- WORK INSTRUCTIONS:
Copy each line in the data that includes the word "area".

Records from a data collection:
-- Opening Marker --

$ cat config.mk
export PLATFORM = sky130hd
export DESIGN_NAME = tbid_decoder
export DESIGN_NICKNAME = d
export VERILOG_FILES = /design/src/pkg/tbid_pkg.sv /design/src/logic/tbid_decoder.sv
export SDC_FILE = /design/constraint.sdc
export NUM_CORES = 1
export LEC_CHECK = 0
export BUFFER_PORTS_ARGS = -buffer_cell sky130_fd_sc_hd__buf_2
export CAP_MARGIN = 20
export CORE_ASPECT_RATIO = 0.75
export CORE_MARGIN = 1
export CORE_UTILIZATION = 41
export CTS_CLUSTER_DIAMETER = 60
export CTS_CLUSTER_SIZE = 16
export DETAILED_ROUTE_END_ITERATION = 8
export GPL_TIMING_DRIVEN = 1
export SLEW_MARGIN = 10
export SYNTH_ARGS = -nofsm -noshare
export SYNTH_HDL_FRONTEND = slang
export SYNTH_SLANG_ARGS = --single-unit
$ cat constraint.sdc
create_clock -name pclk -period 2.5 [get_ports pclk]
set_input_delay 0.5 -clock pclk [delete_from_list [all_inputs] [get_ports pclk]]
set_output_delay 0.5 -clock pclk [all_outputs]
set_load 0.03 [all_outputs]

-- Closing Marker --
-- Opening Marker --

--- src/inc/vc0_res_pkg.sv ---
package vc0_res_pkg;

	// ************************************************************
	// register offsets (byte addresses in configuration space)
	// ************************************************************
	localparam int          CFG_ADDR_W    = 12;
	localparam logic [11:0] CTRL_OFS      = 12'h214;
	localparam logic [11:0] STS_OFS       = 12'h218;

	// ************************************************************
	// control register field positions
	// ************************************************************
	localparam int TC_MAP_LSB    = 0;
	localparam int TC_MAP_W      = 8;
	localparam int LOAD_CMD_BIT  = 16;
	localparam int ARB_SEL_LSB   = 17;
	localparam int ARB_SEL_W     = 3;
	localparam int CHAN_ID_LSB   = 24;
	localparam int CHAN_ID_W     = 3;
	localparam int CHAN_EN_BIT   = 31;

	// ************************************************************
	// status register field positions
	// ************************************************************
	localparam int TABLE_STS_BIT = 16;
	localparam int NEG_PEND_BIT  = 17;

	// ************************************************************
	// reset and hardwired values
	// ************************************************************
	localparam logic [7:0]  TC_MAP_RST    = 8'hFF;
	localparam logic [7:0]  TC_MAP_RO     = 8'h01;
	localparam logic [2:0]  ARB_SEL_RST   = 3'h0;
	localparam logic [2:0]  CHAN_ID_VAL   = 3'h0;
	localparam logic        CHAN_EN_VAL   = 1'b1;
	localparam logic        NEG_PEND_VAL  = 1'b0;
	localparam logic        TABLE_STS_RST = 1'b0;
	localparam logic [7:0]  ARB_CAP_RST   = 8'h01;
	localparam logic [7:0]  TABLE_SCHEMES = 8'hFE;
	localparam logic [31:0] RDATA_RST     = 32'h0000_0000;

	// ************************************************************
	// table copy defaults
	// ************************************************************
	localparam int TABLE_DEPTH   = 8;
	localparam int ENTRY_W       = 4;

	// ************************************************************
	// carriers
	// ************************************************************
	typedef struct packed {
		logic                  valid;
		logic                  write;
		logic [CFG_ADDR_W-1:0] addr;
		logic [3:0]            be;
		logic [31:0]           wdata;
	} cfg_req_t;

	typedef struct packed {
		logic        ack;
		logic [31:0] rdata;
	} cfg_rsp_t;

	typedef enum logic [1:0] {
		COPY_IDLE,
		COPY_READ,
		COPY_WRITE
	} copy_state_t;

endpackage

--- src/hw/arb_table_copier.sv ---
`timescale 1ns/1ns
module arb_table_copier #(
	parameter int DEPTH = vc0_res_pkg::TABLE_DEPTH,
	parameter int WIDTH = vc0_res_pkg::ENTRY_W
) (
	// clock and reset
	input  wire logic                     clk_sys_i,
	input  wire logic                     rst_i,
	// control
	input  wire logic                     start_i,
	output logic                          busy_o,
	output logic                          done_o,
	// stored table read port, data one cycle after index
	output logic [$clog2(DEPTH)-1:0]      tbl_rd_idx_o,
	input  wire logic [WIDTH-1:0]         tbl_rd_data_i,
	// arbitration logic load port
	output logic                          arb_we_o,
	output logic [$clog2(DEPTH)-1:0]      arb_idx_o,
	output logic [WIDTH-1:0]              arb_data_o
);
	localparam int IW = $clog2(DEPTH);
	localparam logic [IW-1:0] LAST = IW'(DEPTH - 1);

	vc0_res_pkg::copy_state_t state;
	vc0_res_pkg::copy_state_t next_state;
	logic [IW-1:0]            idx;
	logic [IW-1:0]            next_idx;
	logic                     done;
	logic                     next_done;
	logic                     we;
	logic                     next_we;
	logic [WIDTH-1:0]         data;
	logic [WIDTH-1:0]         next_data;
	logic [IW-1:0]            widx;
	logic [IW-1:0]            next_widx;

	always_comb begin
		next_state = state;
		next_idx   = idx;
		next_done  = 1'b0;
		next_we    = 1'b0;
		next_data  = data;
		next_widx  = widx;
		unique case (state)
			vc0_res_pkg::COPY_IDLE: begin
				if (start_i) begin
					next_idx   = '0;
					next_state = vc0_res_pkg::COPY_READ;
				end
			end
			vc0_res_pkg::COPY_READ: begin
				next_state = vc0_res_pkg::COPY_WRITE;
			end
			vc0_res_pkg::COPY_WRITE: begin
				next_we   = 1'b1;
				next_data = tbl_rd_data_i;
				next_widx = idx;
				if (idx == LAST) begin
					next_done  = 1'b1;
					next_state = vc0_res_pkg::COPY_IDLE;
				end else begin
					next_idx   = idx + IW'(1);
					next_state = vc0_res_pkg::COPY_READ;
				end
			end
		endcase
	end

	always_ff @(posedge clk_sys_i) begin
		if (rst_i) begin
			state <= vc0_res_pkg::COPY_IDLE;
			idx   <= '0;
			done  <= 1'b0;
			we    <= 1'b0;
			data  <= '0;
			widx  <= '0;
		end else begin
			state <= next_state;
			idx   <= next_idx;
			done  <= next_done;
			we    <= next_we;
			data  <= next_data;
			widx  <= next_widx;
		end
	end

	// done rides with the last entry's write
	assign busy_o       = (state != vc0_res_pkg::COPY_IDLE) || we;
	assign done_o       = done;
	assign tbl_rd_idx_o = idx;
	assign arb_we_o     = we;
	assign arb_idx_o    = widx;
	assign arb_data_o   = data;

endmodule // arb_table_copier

-- Closing Marker --
-- Opening Marker --

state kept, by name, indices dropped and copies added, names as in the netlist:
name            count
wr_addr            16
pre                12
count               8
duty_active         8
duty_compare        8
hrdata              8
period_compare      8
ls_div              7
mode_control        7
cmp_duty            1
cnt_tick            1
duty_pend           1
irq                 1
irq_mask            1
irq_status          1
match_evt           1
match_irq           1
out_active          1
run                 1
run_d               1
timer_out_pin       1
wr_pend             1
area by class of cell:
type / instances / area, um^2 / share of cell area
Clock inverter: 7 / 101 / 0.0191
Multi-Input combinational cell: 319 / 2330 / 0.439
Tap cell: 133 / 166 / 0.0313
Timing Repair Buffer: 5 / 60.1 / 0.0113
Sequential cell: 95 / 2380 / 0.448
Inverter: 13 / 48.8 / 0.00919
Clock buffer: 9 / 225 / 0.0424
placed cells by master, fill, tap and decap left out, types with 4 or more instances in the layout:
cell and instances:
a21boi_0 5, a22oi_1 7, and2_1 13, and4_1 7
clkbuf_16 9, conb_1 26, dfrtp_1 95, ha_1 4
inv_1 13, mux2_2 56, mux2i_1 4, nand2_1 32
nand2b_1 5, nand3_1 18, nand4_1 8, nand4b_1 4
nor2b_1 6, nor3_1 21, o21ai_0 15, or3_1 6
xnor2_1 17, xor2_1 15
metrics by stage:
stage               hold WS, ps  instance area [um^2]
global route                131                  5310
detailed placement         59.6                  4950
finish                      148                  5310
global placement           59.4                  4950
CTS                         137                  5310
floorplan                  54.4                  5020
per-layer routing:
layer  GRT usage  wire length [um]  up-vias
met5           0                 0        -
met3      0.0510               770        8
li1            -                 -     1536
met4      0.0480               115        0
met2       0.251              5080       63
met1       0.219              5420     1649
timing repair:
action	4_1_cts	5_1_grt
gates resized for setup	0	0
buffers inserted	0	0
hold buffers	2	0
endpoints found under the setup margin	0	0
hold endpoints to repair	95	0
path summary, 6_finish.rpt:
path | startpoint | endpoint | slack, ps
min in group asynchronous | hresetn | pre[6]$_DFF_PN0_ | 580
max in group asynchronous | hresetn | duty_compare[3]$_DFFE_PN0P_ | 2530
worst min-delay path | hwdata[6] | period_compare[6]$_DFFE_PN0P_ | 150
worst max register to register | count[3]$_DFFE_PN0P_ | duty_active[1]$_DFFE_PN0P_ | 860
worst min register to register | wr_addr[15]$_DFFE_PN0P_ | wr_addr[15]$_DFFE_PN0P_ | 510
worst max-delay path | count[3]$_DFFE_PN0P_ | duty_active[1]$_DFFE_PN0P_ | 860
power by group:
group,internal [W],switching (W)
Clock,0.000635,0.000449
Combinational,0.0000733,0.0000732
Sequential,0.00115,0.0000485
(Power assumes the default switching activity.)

-- Closing Marker --

- OUTPUT FOR THIS EXERCISE:
area by class of cell:
type / instances / area, um^2 / share of cell area
stage               hold WS, ps  instance area [um^2]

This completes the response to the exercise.